Norwegian Arctic (Image by Sarah)
The algae in the Arctic Ocean are blooming earlier every year at the moment because the sea ice melts more quickly each Spring as a consequence of global warming. This observation was made by Kevin Arrigo, a biological oceanographer at Stanford University and confirmed by Mati Kahru, an oceanographer at the University of California, San Diego using satellite imaging. But what’s good for algae is not good for polar bears or us because less ice deprives polar bears of a hunting platform and raises sea levels globally. A 1m rise in sea level would displace 145 million people, or the equivalent of about half the population of the USA. A 2 degree temperature rise would make the Earth as warm as 3 million years ago when sea levels were between 25m and 35m higher – the temperature in the Arctic in last month was 2.22°C above average for the time of year.
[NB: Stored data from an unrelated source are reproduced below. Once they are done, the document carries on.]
===== config.mk =====
export PLATFORM = sky130hd
export DESIGN_NAME = trigger_crossbar_matrix
export DESIGN_NICKNAME = d
export VERILOG_FILES = /design/src/rtl/trigger_crossbar_matrix.sv
export SDC_FILE = /design/constraint.sdc
export NUM_CORES = 2
export LEC_CHECK = 0
export ABC_AREA = 1
export ABC_CLOCK_PERIOD_IN_PS = 58900
export CORE_ASPECT_RATIO = 1.75
export CORE_MARGIN = 2
export CORE_UTILIZATION = 54
export CTS_BUF_LIST = sky130_fd_sc_hd__clkbuf_8 sky130_fd_sc_hd__clkbuf_16
export CTS_CLUSTER_SIZE = 40
export DETAILED_ROUTE_END_ITERATION = 12
export PLACE_DENSITY = 0.67
export SYNTH_ARGS = -nofsm -noshare
export SYNTH_HDL_FRONTEND = slang
export SYNTH_SLANG_ARGS = --single-unit

===== constraint.sdc =====
create_clock -name clk -period 58.9 [get_ports clk]
set_input_delay 8.835 -clock clk [delete_from_list [all_inputs] [get_ports clk]]
set_output_delay 8.835 -clock clk [all_outputs]
set_load 0.005 [all_outputs]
The extent of the sea ice in October was 28.5% less than average for the month. So while there will be snow at Christmas in the Arctic, there might not be in the future.
Our current engineering technology is both contributing to climate change and is inadequate to mitigate the consequences. These issues present a series of great opportunities disguised as insoluble problems (quoting John Gardiner), and given the predictions of the UN Intergovernmental Panel, we have less than 40 years to replace the equivalent of 200 years of engineering development (paraphrasing Yoshiyuki Sakaki). So, the generation of students entering engineering at the moment are going to be engaged in race that’s more challenging and more important to society than the race to the moon that preoccupied the generation that preceded mine.
Sources
Carl Zimmer, Global warming altering the Arctic food chain, Taipei Times, November 27th, 2016.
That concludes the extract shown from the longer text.